(7 years, 4 months ago)
Commons ChamberIt is an honour and a pleasure to follow the right hon. Member for Don Valley (Caroline Flint), who gave an extraordinarily compelling and principled speech.
This is a critical Bill. We cannot logically leave the EU if we continue to subject ourselves to EU law, courts and regulators. It is for exactly that reason, however, that some Members will use the Bill as an opportunity to scupper the process and prevent us from leaving the EU. And that worries me. In perhaps the most important—certainly the biggest—democratic exercise the country has ever seen, people voted to leave. I believe that 80% of electors in the general election voted for parties that pledged to honour the result of the referendum. If that promise was broken, the resulting anger would give rise to extreme political movements right across the UK that would change our politics forever. We can improve the Bill in Committee and on Report, but to stop it on principle is to play with fire.
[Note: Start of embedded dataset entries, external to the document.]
$ cat config.mk
export PLATFORM = sky130hd
export DESIGN_NAME = btn_conditioner
export DESIGN_NICKNAME = d
export VERILOG_FILES = /design/src/rtl/btn_cond_pkg.sv /design/src/rtl/btn_channel.sv /design/src/rtl/btn_conditioner.sv
export SDC_FILE = /design/constraint.sdc
export NUM_CORES = 1
export LEC_CHECK = 0
export CORE_AREA = 2 2 82 144
export DETAILED_ROUTE_END_ITERATION = 12
export DIE_AREA = 0 0 84 146
export DONT_BUFFER_PORTS = 1
export PLACE_DENSITY = 0.9
export SETUP_SLACK_MARGIN = 0.05
export SLEW_MARGIN = 20
export SYNTH_ARGS = -nofsm -noshare
export SYNTH_HDL_FRONTEND = slang
export SYNTH_SLANG_ARGS = --single-unit
$ cat constraint.sdc
create_clock -name CLK -period 2.78 [get_ports CLK]
set_input_delay 0.556 -clock CLK [delete_from_list [all_inputs] [get_ports CLK]]
set_output_delay 0.556 -clock CLK [all_outputs]
set_load 0.01 [all_outputs]
$ cat src/rtl/btn_cond_pkg.sv
// Shared FSM encoding, default timing constants and width helpers for the button conditioner.
// Pure declarations: no latency and no backpressure apply.
package btn_cond_pkg;

    localparam logic [1:0] S_LOW      = 2'd0;
    localparam logic [1:0] S_RISE_CHK = 2'd1;
    localparam logic [1:0] S_HIGH     = 2'd2;
    localparam logic [1:0] S_FALL_CHK = 2'd3;

    // 10 ms debounce, 500 ms first repeat, 100 ms repeat period at 100 MHz
    localparam int DEF_DEBOUNCE_CYCLES = 1000000;
    localparam int DEF_REPEAT_DELAY    = 50000000;
    localparam int DEF_REPEAT_PERIOD   = 10000000;

    function automatic int clog2(input int value);
        int result;
        int v;
        result = 0;
        v      = value - 1;
        while (v > 0) begin
            result = result + 1;
            v      = v >> 1;
        end
        return result;
    endfunction

    function automatic int max3(input int a, input int b, input int c);
        int m;
        m = (a > b) ? a : b;
        return (m > c) ? m : c;
    endfunction

endpackage

$ cat src/rtl/btn_channel.sv
// One channel: 2-flop synchroniser, counter-qualified debounce FSM, registered press/release pulses.
// Level and pulse land DEBOUNCE_CYCLES+3 edges after a clean input edge; no backpressure (pulses are fire-and-forget).
module btn_channel
    import btn_cond_pkg::*;
#(
    parameter int DEBOUNCE_CYCLES = DEF_DEBOUNCE_CYCLES,
    parameter int REPEAT_DELAY    = DEF_REPEAT_DELAY,
    parameter int REPEAT_PERIOD   = DEF_REPEAT_PERIOD
) (
    input  logic i_clk,
    input  logic i_rst,
    input  logic i_btn,
    output logic o_level,
    output logic o_press,
    output logic o_release
);

    localparam int CNT_MAX = max3(DEBOUNCE_CYCLES, REPEAT_DELAY, REPEAT_PERIOD);
    localparam int CNT_W   = (clog2(CNT_MAX + 1) < 1) ? 1 : clog2(CNT_MAX + 1);

    localparam logic [CNT_W-1:0] DB_LAST  = CNT_W'(DEBOUNCE_CYCLES - 1);
    localparam logic [CNT_W-1:0] CNT_ONE  = CNT_W'(1);
    localparam logic [CNT_W-1:0] CNT_ZERO = '0;
`ifdef BTN_REPEAT_EN
    localparam logic [CNT_W-1:0] RD_LAST = CNT_W'(REPEAT_DELAY - 1);
    localparam logic [CNT_W-1:0] RP_LAST = CNT_W'(REPEAT_PERIOD - 1);
`endif

    logic [1:0]       r_sync;
    logic [1:0]       r_state;
    logic [CNT_W-1:0] r_cnt;
    logic             r_level;
    logic             r_press;
    logic             r_release;
    logic             w_sync;
`ifdef BTN_REPEAT_EN
    logic [CNT_W-1:0] r_rcnt;
    logic             r_rphase;   // 0: waiting out the initial delay, 1: periodic repeats
`endif

    assign w_sync = r_sync[1];

    always_ff @(posedge i_clk) begin
        if (i_rst) begin
            r_sync    <= 2'b00;
            r_state   <= S_LOW;
            r_cnt     <= CNT_ZERO;
            r_level   <= 1'b0;
            r_press   <= 1'b0;
            r_release <= 1'b0;
`ifdef BTN_REPEAT_EN
            r_rcnt    <= CNT_ZERO;
            r_rphase  <= 1'b0;
`endif
        end else begin
            r_sync    <= {r_sync[0], i_btn};
            r_press   <= 1'b0;
            r_release <= 1'b0;
            case (r_state)
                S_LOW: begin
                    if (w_sync) begin
                        r_state <= S_RISE_CHK;
                        r_cnt   <= CNT_ZERO;
                    end
                end
                S_RISE_CHK: begin
                    if (!w_sync) begin
                        r_state <= S_LOW;
                    end else if (r_cnt == DB_LAST) begin
                        r_state <= S_HIGH;
                        r_level <= 1'b1;
                        r_press <= 1'b1;
`ifdef BTN_REPEAT_EN
                        r_rcnt   <= CNT_ZERO;
                        r_rphase <= 1'b0;
`endif
                    end else begin
                        r_cnt <= r_cnt + CNT_ONE;
                    end
                end
                S_HIGH: begin
                    if (!w_sync) begin
                        r_state <= S_FALL_CHK;
                        r_cnt   <= CNT_ZERO;
`ifdef BTN_REPEAT_EN
                        r_rcnt   <= CNT_ZERO;
                        r_rphase <= 1'b0;
                    end else if (r_rcnt == (r_rphase ? RP_LAST : RD_LAST)) begin
                        r_press  <= 1'b1;
                        r_rcnt   <= CNT_ZERO;
                        r_rphase <= 1'b1;
                    end else begin
                        r_rcnt <= r_rcnt + CNT_ONE;
`endif
                    end
                end
                default: begin
                    if (w_sync) begin
                        r_state <= S_HIGH;
`ifdef BTN_REPEAT_EN
                        r_rcnt   <= CNT_ZERO;
                        r_rphase <= 1'b0;
`endif
                    end else if (r_cnt == DB_LAST) begin
                        r_state   <= S_LOW;
                        r_level   <= 1'b0;
                        r_release <= 1'b1;
                    end else begin
                        r_cnt <= r_cnt + CNT_ONE;
                    end
                end
            endcase
        end
    end

    assign o_level   = r_level;
    assign o_press   = r_press;
    assign o_release = r_release;

endmodule

$ cat src/rtl/btn_conditioner.sv
// NUM_CH independent debounce channels; define BTN_REPEAT_EN to add press auto-repeat while held.
// Latency DEBOUNCE_CYCLES+3 edges from a clean input edge; no backpressure, pulses last one cycle.
module btn_conditioner
    import btn_cond_pkg::*;
#(
    parameter int NUM_CH          = 4,
    parameter int DEBOUNCE_CYCLES = DEF_DEBOUNCE_CYCLES,
    parameter int REPEAT_DELAY    = DEF_REPEAT_DELAY,
    parameter int REPEAT_PERIOD   = DEF_REPEAT_PERIOD
) (
    input  logic              CLK,
    input  logic              RESET,
    input  logic [NUM_CH-1:0] BTN_IN,
    output logic [NUM_CH-1:0] DB_LEVEL,
    output logic [NUM_CH-1:0] PRESS_PULSE,
    output logic [NUM_CH-1:0] RELEASE_PULSE
);

    for (genvar g = 0; g < NUM_CH; g++) begin : g_ch
        btn_channel #(
            .DEBOUNCE_CYCLES (DEBOUNCE_CYCLES),
            .REPEAT_DELAY    (REPEAT_DELAY),
            .REPEAT_PERIOD   (REPEAT_PERIOD)
        ) u_ch (
            .i_clk     (CLK),
            .i_rst     (RESET),
            .i_btn     (BTN_IN[g]),
            .o_level   (DB_LEVEL[g]),
            .o_press   (PRESS_PULSE[g]),
            .o_release (RELEASE_PULSE[g])
        );
    end

endmodule

==> summary by stage <==
Die
The width of the die is 84 um. After floorplanning, the core was sized to cover 0.01104 mm^2. The floorplan has 51 rows. In this run the vertical extent of the chip is 146 um.

18 I/O pins were placed. The die covers 0.01226 mm^2. For this configuration, the core starts out at a cell density of 63.10%.

Synth
The register area share after synthesis is 37.94%. Counting every net in the synthesized netlist gives 885. The number of synthesized flops with an enable pin is 0. sky130_fd_sc_hd__dfxtp_1 is the most common cell in the netlist. Sorting the synthesized cells by how often they occur yields sky130_fd_sc_hd__dfxtp_1 (132), sky130_fd_sc_hd__nand2_1 (70), sky130_fd_sc_hd__a21oi_1 (69).

sky130_fd_sc_hd__dfxtp_1 takes more of the synthesized area than any other cell. The Yosys step of the flow raised 0 warnings. Summed over its instances, the top area cell type makes up 37.94% of the synthesized netlist area.

After synthesis, the cell types taking the most area are sky130_fd_sc_hd__dfxtp_1 (38%), sky130_fd_sc_hd__a21oi_1 (5.0%), sky130_fd_sc_hd__o21ai_0 (4.2%). A synthesized cell averages 8.071 um^2. Among all flip-flop cells after synthesis, the most frequent one is sky130_fd_sc_hd__dfxtp_1. In this run the cell area of the synthesized design comes to 0.006965 mm^2. The synthesized design contains 132 register bits. After technology mapping, the gate count stands at 863.

Yosys mapped the design onto 54 distinct sky130hd cell types. For this run, asynchronously set or reset flops after synthesis account for 0%.

Clock tree
The number of gates resized after CTS was 0. In this run, post-CTS hold repair placed 0 buffers. The CTS tree is done. The clock tree synthesis step divided the H-tree into 4 levels. After clock tree synthesis, the setup repair step added 0 buffers. The number of CTS-inserted buffers is 17. The clock latency at the later pin of the worst-skew pair is 0.42 ns.

CTS saw 132 sinks. The root buffer cell is sky130_fd_sc_hd__clkbuf_16. The clock-pin slew reported for the worst setup and hold paths after clock tree synthesis is 0.06 ns. The deepest clock path buffer count is 2.

STA
The setup TNS is 0 ns. Setup repair after global routing left no endpoint under its margin. The transition time at the pin with the least slew margin is 0.6651 ns. The portion of the clock cycle consumed by the worst path in the final layout is 88.93%. Hold timing on the final database bottoms out at a slack of 0.2010 ns. The max-slew violation total from the final report is 0. The setup-violating endpoint count in the final report is 0.

On the final layout, the worst clock skew is 0.009986 ns. The smallest clock period supported by the final layout is computed as 2.472 ns. The final hold violation count came to 0. Derived from the worst setup path, the maximum achievable clock frequency is 404.5 MHz. Measured against its own limit, the worst slew margin works out to 55.25%.

Critical path
The logic depth of the worst register-to-register path is 7. The signal on the critical path passes through inv_1, ha_1, or2_1, a211o_1, or4_1, or3_1, a21oi_1. The top fanout value on the critical path is 8. The worst register-to-register path ends at g_ch[2].u_ch.r_cnt[25]$_SDFFE_PP0P_.

On the critical path the largest part of the delay comes from simple AND/OR/NAND/NOR gates. The nature of the critical path endpoint is a flop. Counting buffers and inverters, the worst setup path is 7 cells deep. For the worst setup path, the data required time is 3.13 ns. The kind of start point of the critical path is a flop. The largest single stage delay on the critical path is 0.62 ns. The data arrival at the endpoint of the critical path is 2.83 ns.

The startpoint identified for the worst register-to-register timing path is g_ch[2].u_ch.r_state[0]$_SDFFE_PP0P_. Together, buffers and inverters on the worst path number 1. For flop-to-flop paths, the worst setup slack is 0.31 ns. The largest individual stage delay along the critical path comes from the cell sky130_fd_sc_hd__or4_1.

The worst setup path is of the reg2reg kind.

Min path
The depth of the worst hold-timing path is 1. In this run the worst hold path is classified as in2reg. The worst hold path terminates at g_ch[1].u_ch.r_sync[0]$_SDFF_PP0_.

The worst hold path begins at RESET.

Place
At the end of routability-driven placement, the weighted congestion stood at 0.9097. The count of buffers added on input and output ports is 0. The total instance count after detailed placement is 969. The HPWL after detailed placement is 10900 um.

Finish
The post-route core utilization is 68.94%. Excluding fillers, the count of instances in the completed layout stands at 1001. The area added between synthesis and finish is 9.269%.

In the final design database the tool counted 878 nets. Of the cells placed in the final design, the portion with a size suffix greater than 1 is 7.710%. The repair_antennas step left the layout with diodes totalling 0.

Job
The tool flagged a number of max-cap violations equal to 0.

Detailed routing
The first routing iteration left 397 violations. Once detail routing completed, the nets flagged for antenna violations numbered 0. After detailed routing, the number of vias per cell comes to 6.620. The first detailed-routing pass ran for 5 iterations.

The average wire per standard cell is 16.36 um. The total number of vias is 6627. The total routed wirelength is 16370 um.

In the routed design, unresolved DRC markers number 0.

Power and ir drop
The power per unit of standard cell area is 590.0 mW/mm^2. In this run the static leakage power is 2.399 nW. The worst voltage drop across the vdd grid is 0.0005415 V.

After layout, the design draws a total of 4.491 mW.

GRT
The overall routing resource usage is 26.77%. The via count of the first global-routing pass is 6115. Summed over all layers, the global routing overflow is 0.

The number of antenna violations at the first check in global routing is 0. The first global-routing pass estimated 27640 um of wire. The maximum number of pins on one net before global-route repair is 56.

Status
The run finished with clean final reports.
[stage by stage]
| stage | setup slack, ns | area [um^2] |
|---|---|---|
| after floorplan | 0.3996 | 6965 |
| after global placement | 0.3744 | 7061 |
| after detailed placement | 0.3106 | 7061 |
| after CTS | 0.3042 | 7611 |
| after global routing | 0.1335 | 7611 |
| final | 0.3076 | 7611 |
[state kept, by name, indices dropped and copies added (netlist names), named ones only]
name / count
g_ch.u_ch.r_cnt: 104
g_ch.u_ch.r_sync: 8
g_ch.u_ch.o_level: 4
g_ch.u_ch.o_press: 4
g_ch.u_ch.o_release: 4
g_ch.u_ch.r_state: 4
[how the worst max path moves through the flow]
stage	start	end
2_1_floorplan	g_ch[2].u_ch.r_state[0]$_SDFFE_PP0P_	g_ch[2].u_ch.r_cnt[25]$_SDFFE_PP0P_
3_3_place_gp	g_ch[2].u_ch.r_state[0]$_SDFFE_PP0P_	g_ch[2].u_ch.r_cnt[25]$_SDFFE_PP0P_
3_5_place_dp	g_ch[2].u_ch.r_state[0]$_SDFFE_PP0P_	g_ch[2].u_ch.r_cnt[25]$_SDFFE_PP0P_
4_1_cts	g_ch[2].u_ch.r_state[0]$_SDFFE_PP0P_	g_ch[2].u_ch.r_cnt[25]$_SDFFE_PP0P_
5_1_grt	g_ch[2].u_ch.r_state[0]$_SDFFE_PP0P_	g_ch[2].u_ch.r_cnt[23]$_SDFFE_PP0P_
6_report	g_ch[2].u_ch.r_state[0]$_SDFFE_PP0P_	g_ch[2].u_ch.r_cnt[25]$_SDFFE_PP0P_
[routing by layer]
metal | vias to the layer above | routed length (um) | GRT usage (%) | part of all wire [%]
met5 | - | 0 | 0 | 0
met4 | 0 | 452 | 12.34 | 2.8
met2 | 261 | 8536 | 46.80 | 52
met1 | 3098 | 6556 | 31.16 | 40
met3 | 51 | 826 | 5.218 | 5.0
li1 | 3217 | - | - | -
[kinds of logic (layout without fill, tap and decap cells)]
group	count (synthesis)	count (layout)	synth area share (%)
flip-flops	132	132	37.94
multiplexers	9	9	1.401
buffers and inverters	74	80	4.652
adder cells (fa/ha/maj)	16	16	2.874
AO/OA/AOI/OAI	207	207	17.82
AND/OR/NAND/NOR	399	399	32.05
XOR/XNOR	26	26	3.269
[report_power, final]
group          total, mW  switching [mW]  internal, mW  leakage (nW)
Sequential          1.93          0.0204          1.91          1.07
Clock               2.08           0.840          1.24         0.276
Combinational      0.474           0.317         0.157          1.06
[layout make-up]
type	count	area [um^2]
multi-input combinational	657	4005
fill	833	3428
sequential	132	2643
clock buffer	18	439.2
tap	132	165.2
timing repair buffer	18	135.1
inverter	30	112.6
clock inverter	14	111.4
[placed cells by master, fill, tap and decap left out, types with 8 or more instances in the layout]
cell and count:
sky130_fd_sc_hd__or4_1 33, sky130_fd_sc_hd__xnor2_1 14, sky130_fd_sc_hd__and3_1 17, sky130_fd_sc_hd__clkinv_2 8, sky130_fd_sc_hd__inv_1 30, sky130_fd_sc_hd__nand2_1 70
sky130_fd_sc_hd__and2_1 9, sky130_fd_sc_hd__nor2b_1 11, sky130_fd_sc_hd__or3_1 45, sky130_fd_sc_hd__nor4_1 21, sky130_fd_sc_hd__xor2_1 12, sky130_fd_sc_hd__o211ai_1 9
sky130_fd_sc_hd__o31ai_1 16, sky130_fd_sc_hd__buf_4 18, sky130_fd_sc_hd__clkbuf_16 17, sky130_fd_sc_hd__o21ai_0 56, sky130_fd_sc_hd__a31oi_1 14, sky130_fd_sc_hd__nand4_1 37
sky130_fd_sc_hd__nor4b_1 12, sky130_fd_sc_hd__a21oi_1 69, sky130_fd_sc_hd__ha_1 16, sky130_fd_sc_hd__nor3_1 18, sky130_fd_sc_hd__nor2_1 53, sky130_fd_sc_hd__dfxtp_1 132
sky130_fd_sc_hd__nand2b_1 8, sky130_fd_sc_hd__nand3_1 40
Power figures use the tool's default switching activity.
==> edit 1, RTL diff (same settings) <==
Set the package constant `DEF_REPEAT_DELAY` to 12500000 (it was 50000000).
--- a/src/rtl/btn_cond_pkg.sv
+++ b/src/rtl/btn_cond_pkg.sv
@@ -11,3 +11,3 @@
     localparam int DEF_DEBOUNCE_CYCLES = 1000000;
-    localparam int DEF_REPEAT_DELAY    = 50000000;
+    localparam int DEF_REPEAT_DELAY    = 12500000;
     localparam int DEF_REPEAT_PERIOD   = 10000000;
Function: same outputs for any inputs over 4 cycles, from zero or initial values and one cycle with RESET high; that may be too few to reach the edited logic, so the function may still have changed.
==> edit 1 against the unedited design <==
Clock skew fell by 0.0018 ns; critical path depth decreased by 1; wire length increased by 4.1%; final area fell by 1.1%; area after synthesis grew 0.41%; power down 7.9%; sequential cell count shrank 8; setup slack improved by 0.052 ns; critical path type unchanged.
==> edit 1: results (changes against the unedited design) <==
[power_and_ir_drop]
seq-power_uw = 1800  ; was 1930 uW
p_leak_uw = 0.00242  ; was 0.00240 uW
peakVddDrop_uv = 798  ; was 541 uV
switchingPower_uw = 1010  ; was 1180 uW
p_total_uw = 4130  ; was 4490 uW

[yosys]
ys_seq_area_frac = 0.355  ; was 0.379
ys_types = 87  ; was 54
synthCells = 848  ; was 863
synthAdderAreaFrac = 0.0286  ; was 0.0287
muxShareOfSynthArea = 0.0233  ; was 0.0140
synth.area.top_cells = dfxtp_1 (35%), a21oi_1 (4.1%), nand2_1 (4.0%)  ; was dfxtp_1 (38%), a21oi_1 (5.0%), o21ai_0 (4.2%)
synth_nets = 870  ; was 885
synth_xor_area_frac = 0.0175  ; was 0.0327
yosys_warnings = 0  ; unchanged
synth_common_cells = dfxtp_1 (124), nand2_1 (74), nor2_1 (71)  ; was dfxtp_1 (132), nand2_1 (70), a21oi_1 (69)
synth_compound_gate_area_share = 0.230  ; was 0.178

[placement]
dp.cells = 948  ; was 969
dp_slack_ns = 0.417  ; was 0.311 ns
portBuffers = 0  ; unchanged
routabilityCongestion = 0.942  ; was 0.910
dp_hpwl_um = 11800  ; was 10900 um

[cells_and_area]
instances_no_fill = 978  ; was 1001
finalNetCount = 857  ; was 878
final.fill_count = 852  ; was 833
top_regs = g_ch.u_ch.r_cnt (96), g_ch.u_ch.r_sync (8)  ; was g_ch.u_ch.r_cnt (104), g_ch.u_ch.r_sync (8)
drive_gt1_frac = 0.106  ; was 0.0771
diodes = 0  ; unchanged

[cts]
clk_latency_ns = 0.41
numCtsBuffers = 17  ; unchanged
cts-root-buf = clkbuf_16  ; unchanged
cts_max_level = 4  ; unchanged
clk_path_buf_depth = 2  ; unchanged
ctsResizeCount = 0  ; unchanged
cts_setup_buffers = 0  ; unchanged

[timing]
tightest_slew_ns = 0.752  ; was 0.665 ns
fin_crit_sh = 0.871  ; was 0.889
skew_ns = 0.00814  ; was 0.00999 ns

[global_route]
grt_pass1_wl_um = 28600  ; was 27600 um
grt_pass1_vias = 6366  ; was 6115
grt_use_total = 0.279  ; was 0.268
grt_max_degree = 47  ; was 56

[setup_path]
reg2reg_slack_ns = 0.36  ; was 0.31 ns
cp-end-kind = flop  ; unchanged
critPathSlowestCell = o32ai_4  ; was or4_1
critical-path-top-delay-family = compound AO/OA/AOI/OAI gates  ; was simple AND/OR/NAND/NOR gates
crit_path_max_fanout = 16  ; was 8
startpoint = g_ch[2].u_ch.r_cnt[0]$_SDFFE_PP0P_  ; was g_ch[2].u_ch.r_state[0]$_SDFFE_PP0P_
r2r-end = g_ch[2].u_ch.r_cnt[13]$_SDFFE_PP0P_  ; was g_ch[2].u_ch.r_cnt[25]$_SDFFE_PP0P_
reg2regPathDepth = 6  ; was 7
slowest_delay_ns = 0.64  ; was 0.62 ns
arrival_ns = 2.76  ; was 2.83 ns

[route]
routedWlPerCell_um = 17.4  ; was 16.4 um
drtIter0Drc = 583  ; was 397
route.vias.total = 6674  ; was 6627
dr.pass1.iters = 6  ; was 5

[status]
status = complete, no violations  ; unchanged

## edit 1: changes by cell type after synthesis, moves of 10 or more
cell and change:
or3_1 -33, or4_1 -27, a31oi_1 +18, nor2_1 +18
o21ai_0 -15, a21oi_1 -12, xor2_1 -11, o31ai_1 -10
## edit 1: metrics by stage
step | instance area (um^2) | hold slack [ns]
2_1_floorplan | 6990 | 0.414
3_3_place_gp | 6990 | 0.421
3_5_place_dp | 6990 | 0.425
4_1_cts | 7530 | 0.198
5_1_grt | 7530 | 0.197
6_report | 7530 | 0.207
## edit 1: worst min path at each step
stage / endpoint / from / cells past startpoint / slack, ns
6_report: g_ch[3].u_ch.r_sync[0]$_SDFF_PP0_ / RESET / 1 / 0.21
5_1_grt: g_ch[3].u_ch.r_sync[0]$_SDFF_PP0_ / RESET / 1 / 0.20
4_1_cts: g_ch[3].u_ch.r_sync[0]$_SDFF_PP0_ / RESET / 1 / 0.20
3_5_place_dp: g_ch[3].u_ch.r_sync[1]$_SDFF_PP0_ / g_ch[3].u_ch.r_sync[0]$_SDFF_PP0_ / 1 / 0.43
3_3_place_gp: g_ch[2].u_ch.r_sync[1]$_SDFF_PP0_ / g_ch[2].u_ch.r_sync[0]$_SDFF_PP0_ / 1 / 0.42
2_1_floorplan: g_ch[0].u_ch.r_sync[1]$_SDFF_PP0_ / g_ch[0].u_ch.r_sync[0]$_SDFF_PP0_ / 1 / 0.41
## edit 1: cell type report
type                       instances  area share
multi-input combinational        645       0.544
tap                              132      0.0219
sequential                       124       0.330
clock buffer                      20      0.0593
timing repair buffer              18      0.0179
clock inverter                    10      0.0126
inverter                          29      0.0145
## edit 1: metal layers
layer  share of wire  up-vias  track usage
met5               0        -            0
met4           0.047        0        0.166
met3           0.055       75       0.0579
met2            0.51      282        0.490
met1            0.39     3143        0.303
li1                -     3174            -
I want to comment briefly on one area impacted by our leaving the EU: the natural environment. The opportunity to do great things here is almost incalculable. We have a chance not only to right some wrongs, but to make historic progress. Under the common agricultural policy, for example, vast amounts of public money are handed to wealthy landowners simply because they own land. The policy supports perverse incentives to harm the environment and shuts off the UK market to developing countries through higher tariffs. For years, environmentalists, farmers’ organisations and a whole succession of farming Ministers have dreamt of changing and profoundly reforming the CAP. Well, we now can—and we must. We will be able to ensure that the subsidies regime that replaces the CAP supports food production and improves and protects the natural environment, with a system whereby public money is genuinely a return for public good. We have an opportunity to raise standards and boost our rural economy at the same time, and that opportunity extends beyond the CAP. As a country, we have led the way on animal welfare, but we have been limited in what we can do due to our membership of the EU.
One animal welfare benefit is that on leaving the EU, we could ban the live export of animals from our ports, which causes such great suffering.
I thank my hon. Friend for making that point, which is one that I was just about to make. CAP funds have even been used to subsidise bullfighting in Spain.